DATASET |
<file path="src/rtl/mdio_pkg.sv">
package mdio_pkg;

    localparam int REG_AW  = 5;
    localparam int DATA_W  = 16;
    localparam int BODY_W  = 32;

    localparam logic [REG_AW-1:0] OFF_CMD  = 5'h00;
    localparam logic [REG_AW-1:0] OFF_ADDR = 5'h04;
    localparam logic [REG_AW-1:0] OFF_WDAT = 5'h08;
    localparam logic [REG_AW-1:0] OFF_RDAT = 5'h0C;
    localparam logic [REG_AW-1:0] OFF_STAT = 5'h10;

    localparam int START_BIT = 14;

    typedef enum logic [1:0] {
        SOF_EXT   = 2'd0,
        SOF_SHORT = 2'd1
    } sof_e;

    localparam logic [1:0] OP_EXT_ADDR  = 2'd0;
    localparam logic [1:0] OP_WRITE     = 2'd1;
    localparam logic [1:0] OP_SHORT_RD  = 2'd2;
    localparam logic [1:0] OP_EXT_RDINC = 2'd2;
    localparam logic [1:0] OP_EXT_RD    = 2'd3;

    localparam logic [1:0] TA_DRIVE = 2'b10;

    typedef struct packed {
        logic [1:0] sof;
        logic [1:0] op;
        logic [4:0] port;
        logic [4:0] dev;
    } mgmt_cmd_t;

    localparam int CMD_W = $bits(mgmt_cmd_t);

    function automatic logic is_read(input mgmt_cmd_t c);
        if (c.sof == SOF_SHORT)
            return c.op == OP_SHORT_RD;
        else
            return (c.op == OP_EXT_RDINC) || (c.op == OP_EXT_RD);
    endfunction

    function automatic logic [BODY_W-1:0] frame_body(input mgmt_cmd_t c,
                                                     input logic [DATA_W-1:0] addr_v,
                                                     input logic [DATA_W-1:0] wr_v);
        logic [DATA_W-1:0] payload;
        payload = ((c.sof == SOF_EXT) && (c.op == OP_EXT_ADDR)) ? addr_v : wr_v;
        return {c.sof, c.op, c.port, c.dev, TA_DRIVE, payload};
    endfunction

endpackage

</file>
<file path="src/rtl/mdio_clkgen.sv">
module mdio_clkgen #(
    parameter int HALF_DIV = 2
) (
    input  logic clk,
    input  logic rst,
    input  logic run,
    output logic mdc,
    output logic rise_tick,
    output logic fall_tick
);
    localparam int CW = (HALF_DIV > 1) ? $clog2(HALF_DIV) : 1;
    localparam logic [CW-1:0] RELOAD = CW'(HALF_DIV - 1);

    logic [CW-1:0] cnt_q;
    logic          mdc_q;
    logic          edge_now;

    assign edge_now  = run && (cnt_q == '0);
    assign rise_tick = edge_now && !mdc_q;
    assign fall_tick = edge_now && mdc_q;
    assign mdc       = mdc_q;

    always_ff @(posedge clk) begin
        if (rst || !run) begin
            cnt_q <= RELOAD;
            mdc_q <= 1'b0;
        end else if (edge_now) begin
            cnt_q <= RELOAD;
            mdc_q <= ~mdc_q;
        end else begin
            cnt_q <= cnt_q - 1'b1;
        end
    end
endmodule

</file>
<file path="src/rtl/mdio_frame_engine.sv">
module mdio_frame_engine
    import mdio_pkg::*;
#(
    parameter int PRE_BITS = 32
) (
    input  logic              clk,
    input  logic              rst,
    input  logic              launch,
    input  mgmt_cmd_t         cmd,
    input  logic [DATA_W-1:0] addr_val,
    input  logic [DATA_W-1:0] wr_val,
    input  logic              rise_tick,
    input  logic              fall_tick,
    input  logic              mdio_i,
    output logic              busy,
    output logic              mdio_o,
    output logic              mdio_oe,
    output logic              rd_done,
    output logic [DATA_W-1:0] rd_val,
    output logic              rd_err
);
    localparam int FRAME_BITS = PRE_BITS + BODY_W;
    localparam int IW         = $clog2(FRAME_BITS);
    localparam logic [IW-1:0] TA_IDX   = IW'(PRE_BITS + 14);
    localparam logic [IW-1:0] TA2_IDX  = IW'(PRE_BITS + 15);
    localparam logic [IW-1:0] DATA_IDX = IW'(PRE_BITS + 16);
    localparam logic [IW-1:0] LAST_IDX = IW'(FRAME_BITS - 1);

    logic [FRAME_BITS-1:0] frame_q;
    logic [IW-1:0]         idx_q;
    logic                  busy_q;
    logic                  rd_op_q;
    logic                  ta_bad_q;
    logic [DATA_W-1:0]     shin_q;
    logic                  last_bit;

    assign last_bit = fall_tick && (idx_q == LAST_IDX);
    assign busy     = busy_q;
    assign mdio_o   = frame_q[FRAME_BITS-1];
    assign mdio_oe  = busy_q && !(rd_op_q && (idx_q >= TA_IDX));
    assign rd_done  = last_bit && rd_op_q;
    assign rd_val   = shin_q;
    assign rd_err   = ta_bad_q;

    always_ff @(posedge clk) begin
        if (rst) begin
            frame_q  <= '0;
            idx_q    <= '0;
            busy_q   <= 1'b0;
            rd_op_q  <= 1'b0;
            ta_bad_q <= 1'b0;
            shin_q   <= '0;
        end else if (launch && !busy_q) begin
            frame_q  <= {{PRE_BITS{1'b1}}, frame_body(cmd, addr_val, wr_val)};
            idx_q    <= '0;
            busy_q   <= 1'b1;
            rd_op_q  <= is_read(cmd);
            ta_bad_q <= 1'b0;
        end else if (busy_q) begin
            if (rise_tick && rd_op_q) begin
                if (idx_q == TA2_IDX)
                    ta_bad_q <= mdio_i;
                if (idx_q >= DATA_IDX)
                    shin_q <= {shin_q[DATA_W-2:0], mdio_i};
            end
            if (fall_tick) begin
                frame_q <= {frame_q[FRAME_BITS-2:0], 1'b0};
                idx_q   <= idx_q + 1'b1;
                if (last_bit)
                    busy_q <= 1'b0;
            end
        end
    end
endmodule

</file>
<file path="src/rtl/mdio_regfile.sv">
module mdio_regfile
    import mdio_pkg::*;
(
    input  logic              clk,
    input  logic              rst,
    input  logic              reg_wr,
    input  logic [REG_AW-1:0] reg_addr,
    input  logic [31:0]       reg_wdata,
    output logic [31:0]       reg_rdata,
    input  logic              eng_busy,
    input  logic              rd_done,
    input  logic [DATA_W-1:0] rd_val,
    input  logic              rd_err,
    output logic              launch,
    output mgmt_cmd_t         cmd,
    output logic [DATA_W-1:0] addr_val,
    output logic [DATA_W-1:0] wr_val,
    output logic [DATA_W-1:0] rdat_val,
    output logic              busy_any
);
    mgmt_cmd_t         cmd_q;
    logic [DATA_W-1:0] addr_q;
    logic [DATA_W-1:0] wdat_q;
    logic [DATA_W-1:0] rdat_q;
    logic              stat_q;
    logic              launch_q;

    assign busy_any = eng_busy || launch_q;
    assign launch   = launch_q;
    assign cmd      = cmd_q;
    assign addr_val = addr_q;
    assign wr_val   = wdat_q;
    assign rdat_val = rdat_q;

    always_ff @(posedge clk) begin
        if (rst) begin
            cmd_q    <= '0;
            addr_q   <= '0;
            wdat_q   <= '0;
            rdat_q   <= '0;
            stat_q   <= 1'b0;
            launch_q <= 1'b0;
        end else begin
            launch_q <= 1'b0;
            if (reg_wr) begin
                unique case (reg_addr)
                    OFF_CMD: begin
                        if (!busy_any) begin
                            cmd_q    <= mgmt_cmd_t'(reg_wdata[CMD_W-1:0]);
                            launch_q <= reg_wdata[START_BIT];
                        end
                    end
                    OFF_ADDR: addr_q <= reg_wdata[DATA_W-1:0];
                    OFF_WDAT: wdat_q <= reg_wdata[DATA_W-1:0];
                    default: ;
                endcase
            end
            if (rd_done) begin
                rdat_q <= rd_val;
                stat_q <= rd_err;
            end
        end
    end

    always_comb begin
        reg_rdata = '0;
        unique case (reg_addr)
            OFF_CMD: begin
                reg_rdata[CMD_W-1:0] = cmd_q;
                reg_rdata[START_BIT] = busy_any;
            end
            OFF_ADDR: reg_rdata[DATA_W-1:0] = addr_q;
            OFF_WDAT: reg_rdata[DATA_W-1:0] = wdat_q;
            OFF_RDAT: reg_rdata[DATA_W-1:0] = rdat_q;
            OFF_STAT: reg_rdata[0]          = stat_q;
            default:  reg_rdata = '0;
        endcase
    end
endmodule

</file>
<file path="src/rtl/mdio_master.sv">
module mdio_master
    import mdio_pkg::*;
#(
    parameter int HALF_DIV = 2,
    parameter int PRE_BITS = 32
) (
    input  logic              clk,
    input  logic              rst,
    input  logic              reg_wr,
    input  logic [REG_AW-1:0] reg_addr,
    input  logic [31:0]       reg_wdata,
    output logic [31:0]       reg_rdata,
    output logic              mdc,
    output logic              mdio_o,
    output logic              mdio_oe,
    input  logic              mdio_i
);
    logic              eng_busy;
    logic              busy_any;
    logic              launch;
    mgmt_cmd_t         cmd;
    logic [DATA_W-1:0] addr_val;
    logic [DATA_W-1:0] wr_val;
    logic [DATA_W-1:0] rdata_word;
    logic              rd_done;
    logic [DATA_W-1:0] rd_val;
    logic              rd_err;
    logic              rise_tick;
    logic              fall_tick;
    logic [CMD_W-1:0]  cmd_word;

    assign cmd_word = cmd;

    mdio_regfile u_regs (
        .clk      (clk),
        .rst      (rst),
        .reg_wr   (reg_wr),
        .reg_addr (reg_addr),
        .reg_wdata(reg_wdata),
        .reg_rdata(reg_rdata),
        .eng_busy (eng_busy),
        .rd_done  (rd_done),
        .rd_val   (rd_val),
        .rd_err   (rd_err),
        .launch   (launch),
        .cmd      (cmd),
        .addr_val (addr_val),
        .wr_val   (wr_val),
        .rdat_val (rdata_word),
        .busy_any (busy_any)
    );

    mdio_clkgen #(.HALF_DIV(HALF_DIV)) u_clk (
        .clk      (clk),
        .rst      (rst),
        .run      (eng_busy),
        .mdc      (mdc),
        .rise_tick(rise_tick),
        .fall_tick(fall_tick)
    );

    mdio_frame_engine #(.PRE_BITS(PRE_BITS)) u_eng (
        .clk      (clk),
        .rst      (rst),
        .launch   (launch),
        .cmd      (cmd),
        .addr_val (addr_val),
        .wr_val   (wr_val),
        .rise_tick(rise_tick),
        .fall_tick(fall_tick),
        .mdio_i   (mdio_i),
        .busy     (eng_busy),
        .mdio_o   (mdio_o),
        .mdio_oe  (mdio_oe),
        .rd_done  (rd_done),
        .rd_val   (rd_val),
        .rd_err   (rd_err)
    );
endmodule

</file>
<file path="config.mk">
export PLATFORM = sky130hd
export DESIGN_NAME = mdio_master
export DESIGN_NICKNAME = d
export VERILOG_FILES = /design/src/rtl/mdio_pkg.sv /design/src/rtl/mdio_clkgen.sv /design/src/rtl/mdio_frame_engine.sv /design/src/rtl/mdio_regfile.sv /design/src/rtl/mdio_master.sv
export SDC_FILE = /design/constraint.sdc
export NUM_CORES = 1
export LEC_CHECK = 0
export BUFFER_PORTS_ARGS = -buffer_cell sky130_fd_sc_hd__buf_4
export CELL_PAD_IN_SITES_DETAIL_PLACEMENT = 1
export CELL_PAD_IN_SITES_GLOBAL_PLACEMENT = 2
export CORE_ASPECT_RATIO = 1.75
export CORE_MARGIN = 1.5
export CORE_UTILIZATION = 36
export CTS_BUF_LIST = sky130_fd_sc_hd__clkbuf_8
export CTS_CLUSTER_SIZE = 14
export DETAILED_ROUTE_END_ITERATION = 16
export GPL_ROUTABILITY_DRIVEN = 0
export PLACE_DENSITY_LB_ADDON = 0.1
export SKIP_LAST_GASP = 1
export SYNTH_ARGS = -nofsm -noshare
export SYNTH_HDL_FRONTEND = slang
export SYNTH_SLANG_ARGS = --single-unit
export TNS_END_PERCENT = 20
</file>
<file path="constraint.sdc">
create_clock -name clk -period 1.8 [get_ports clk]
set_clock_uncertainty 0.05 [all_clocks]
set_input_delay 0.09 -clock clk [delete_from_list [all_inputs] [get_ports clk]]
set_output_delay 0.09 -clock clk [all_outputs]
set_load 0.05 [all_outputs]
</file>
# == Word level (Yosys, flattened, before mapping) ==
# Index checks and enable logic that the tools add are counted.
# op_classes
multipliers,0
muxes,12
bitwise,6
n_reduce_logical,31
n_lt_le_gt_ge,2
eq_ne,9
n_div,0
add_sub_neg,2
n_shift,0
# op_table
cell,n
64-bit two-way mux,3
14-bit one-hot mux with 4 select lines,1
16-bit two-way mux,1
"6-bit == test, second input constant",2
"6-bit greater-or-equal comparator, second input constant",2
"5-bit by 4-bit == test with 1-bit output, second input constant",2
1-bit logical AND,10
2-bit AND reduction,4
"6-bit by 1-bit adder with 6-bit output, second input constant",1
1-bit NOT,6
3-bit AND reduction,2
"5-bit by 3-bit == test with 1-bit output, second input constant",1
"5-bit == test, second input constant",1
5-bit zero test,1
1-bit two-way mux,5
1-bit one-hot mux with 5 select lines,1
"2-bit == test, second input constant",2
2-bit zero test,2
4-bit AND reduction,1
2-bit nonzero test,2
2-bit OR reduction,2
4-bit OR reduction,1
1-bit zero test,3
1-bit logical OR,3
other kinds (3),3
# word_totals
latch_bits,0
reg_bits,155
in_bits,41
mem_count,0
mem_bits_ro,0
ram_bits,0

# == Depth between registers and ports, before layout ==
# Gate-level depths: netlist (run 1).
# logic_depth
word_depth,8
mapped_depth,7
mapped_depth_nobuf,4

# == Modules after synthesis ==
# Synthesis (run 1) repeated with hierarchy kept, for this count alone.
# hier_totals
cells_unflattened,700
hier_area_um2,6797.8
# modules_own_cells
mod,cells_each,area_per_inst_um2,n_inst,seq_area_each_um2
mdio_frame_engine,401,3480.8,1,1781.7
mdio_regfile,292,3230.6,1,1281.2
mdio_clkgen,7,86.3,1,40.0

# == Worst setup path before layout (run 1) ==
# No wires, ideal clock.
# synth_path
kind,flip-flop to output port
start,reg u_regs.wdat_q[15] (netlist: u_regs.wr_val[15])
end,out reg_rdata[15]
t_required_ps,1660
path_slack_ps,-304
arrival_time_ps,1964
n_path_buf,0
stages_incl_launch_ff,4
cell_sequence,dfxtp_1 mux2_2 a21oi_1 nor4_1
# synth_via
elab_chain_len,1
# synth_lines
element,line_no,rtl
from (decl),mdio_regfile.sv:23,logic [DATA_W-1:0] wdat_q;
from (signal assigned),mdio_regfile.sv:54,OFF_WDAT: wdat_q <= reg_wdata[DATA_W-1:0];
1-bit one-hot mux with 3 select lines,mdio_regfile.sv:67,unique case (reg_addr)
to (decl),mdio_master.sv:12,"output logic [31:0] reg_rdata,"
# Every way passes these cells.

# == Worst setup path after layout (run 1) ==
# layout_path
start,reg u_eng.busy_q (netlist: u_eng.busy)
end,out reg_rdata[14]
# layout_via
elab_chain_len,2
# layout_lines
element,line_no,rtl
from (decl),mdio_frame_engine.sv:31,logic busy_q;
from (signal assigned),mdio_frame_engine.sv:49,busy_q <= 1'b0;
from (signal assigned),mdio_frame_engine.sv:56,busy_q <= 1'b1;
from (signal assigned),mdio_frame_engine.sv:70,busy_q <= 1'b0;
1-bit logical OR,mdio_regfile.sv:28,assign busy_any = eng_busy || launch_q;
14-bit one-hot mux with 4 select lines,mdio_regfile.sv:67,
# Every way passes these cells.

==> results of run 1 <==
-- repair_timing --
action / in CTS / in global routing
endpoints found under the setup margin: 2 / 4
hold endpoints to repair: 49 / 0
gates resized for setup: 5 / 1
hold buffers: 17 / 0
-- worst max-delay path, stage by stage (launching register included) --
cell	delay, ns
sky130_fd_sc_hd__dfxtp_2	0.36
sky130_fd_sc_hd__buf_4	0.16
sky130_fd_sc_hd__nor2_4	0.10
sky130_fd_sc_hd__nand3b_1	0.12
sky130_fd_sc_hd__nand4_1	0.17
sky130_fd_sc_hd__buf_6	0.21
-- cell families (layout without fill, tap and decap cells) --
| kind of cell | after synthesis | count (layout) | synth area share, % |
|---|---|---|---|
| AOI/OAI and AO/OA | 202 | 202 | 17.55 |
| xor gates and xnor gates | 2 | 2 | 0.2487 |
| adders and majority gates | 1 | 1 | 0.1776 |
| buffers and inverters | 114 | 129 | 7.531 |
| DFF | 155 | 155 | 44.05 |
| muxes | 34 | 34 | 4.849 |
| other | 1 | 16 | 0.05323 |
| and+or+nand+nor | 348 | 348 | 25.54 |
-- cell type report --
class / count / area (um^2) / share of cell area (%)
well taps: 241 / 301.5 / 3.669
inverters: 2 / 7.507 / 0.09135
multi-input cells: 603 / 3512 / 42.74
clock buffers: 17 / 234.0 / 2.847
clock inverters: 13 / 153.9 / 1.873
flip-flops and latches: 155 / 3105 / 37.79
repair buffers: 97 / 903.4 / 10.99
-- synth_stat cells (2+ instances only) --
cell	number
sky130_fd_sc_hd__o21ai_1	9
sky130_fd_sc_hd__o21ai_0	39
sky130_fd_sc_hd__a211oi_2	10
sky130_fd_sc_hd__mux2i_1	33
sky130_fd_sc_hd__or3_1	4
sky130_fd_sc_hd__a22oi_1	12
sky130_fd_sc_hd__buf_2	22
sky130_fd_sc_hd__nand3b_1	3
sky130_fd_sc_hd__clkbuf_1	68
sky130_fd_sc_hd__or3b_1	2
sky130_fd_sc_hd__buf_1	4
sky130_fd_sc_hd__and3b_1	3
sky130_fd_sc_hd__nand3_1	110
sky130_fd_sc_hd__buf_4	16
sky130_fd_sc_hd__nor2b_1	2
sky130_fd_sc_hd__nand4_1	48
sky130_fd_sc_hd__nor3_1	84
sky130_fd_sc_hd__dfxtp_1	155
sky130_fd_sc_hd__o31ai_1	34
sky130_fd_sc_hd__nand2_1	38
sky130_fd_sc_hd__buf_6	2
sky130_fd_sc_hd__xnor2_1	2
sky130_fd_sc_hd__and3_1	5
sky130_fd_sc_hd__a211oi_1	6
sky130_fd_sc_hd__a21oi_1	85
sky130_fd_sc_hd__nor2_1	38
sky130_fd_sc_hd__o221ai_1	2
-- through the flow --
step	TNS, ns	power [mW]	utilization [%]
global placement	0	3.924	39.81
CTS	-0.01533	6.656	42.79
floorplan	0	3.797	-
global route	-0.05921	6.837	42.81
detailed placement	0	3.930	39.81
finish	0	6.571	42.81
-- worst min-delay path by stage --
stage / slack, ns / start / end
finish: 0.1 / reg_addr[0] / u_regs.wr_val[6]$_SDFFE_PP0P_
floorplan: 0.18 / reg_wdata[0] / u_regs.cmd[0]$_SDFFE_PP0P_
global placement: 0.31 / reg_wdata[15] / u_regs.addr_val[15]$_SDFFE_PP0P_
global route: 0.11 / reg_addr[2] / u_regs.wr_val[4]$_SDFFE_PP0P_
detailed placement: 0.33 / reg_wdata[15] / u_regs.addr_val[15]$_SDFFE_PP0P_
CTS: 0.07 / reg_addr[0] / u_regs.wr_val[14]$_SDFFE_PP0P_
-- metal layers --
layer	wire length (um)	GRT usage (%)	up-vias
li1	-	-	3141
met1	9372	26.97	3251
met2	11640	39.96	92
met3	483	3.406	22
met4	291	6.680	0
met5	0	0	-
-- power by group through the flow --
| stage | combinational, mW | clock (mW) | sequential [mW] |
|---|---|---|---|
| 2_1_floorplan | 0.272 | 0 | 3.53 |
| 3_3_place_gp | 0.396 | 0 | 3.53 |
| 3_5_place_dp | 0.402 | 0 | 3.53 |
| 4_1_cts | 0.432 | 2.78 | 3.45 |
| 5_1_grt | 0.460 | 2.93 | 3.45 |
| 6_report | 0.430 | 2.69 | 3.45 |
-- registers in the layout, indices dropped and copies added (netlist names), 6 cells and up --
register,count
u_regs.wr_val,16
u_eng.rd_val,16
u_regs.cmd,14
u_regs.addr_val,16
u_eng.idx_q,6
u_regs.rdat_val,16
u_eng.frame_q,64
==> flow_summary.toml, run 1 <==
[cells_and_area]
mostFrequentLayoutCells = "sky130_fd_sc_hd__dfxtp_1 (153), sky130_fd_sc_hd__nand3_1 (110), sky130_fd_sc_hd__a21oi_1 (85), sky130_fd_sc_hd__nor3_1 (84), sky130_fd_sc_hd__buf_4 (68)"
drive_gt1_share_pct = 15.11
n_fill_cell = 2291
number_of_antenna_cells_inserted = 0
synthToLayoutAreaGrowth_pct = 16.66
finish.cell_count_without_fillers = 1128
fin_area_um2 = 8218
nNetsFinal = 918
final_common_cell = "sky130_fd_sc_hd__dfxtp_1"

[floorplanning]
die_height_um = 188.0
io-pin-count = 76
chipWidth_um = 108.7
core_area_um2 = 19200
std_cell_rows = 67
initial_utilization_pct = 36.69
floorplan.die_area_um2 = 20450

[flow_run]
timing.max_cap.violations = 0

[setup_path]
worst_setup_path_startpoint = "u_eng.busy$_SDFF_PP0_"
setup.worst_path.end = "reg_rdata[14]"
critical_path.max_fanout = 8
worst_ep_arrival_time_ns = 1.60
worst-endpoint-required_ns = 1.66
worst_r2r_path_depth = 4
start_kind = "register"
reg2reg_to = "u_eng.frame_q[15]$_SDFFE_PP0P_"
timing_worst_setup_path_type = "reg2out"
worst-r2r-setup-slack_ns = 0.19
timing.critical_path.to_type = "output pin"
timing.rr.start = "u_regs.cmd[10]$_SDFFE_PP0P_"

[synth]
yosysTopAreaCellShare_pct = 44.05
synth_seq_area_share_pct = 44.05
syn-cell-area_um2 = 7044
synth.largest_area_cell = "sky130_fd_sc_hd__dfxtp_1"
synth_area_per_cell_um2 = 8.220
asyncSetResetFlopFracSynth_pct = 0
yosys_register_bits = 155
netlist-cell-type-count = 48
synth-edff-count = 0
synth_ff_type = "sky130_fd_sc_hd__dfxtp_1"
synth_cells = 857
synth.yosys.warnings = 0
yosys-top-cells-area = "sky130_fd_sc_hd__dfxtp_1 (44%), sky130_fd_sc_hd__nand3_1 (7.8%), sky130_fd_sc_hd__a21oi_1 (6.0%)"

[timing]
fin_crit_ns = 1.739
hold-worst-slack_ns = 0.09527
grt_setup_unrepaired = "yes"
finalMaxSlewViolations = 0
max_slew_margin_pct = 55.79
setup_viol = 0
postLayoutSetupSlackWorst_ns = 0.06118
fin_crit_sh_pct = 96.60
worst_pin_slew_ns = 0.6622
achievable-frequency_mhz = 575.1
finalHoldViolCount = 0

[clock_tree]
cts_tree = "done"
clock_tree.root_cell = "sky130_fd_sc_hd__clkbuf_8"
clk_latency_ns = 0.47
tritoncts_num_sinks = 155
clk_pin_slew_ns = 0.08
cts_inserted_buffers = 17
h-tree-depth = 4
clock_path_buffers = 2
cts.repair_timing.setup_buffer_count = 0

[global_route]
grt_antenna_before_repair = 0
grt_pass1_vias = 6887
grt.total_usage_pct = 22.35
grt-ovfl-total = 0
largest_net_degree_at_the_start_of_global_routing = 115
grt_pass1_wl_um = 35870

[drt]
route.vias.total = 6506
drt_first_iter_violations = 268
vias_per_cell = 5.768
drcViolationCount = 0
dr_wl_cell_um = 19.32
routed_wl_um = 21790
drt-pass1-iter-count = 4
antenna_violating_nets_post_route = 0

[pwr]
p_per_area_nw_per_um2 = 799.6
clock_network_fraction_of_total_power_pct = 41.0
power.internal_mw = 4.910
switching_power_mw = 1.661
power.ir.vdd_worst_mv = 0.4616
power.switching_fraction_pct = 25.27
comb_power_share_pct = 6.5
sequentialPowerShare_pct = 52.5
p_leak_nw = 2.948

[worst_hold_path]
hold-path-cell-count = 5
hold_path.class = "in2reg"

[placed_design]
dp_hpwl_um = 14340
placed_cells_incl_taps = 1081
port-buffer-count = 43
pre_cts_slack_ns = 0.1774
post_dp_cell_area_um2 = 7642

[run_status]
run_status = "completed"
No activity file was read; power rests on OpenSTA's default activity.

TASK STATEMENT |
Where the string "reduction" appears in a line of the listing, copy that line.

TASK SOLUTION |
2-bit AND reduction,4
3-bit AND reduction,2
4-bit AND reduction,1
2-bit OR reduction,2
4-bit OR reduction,1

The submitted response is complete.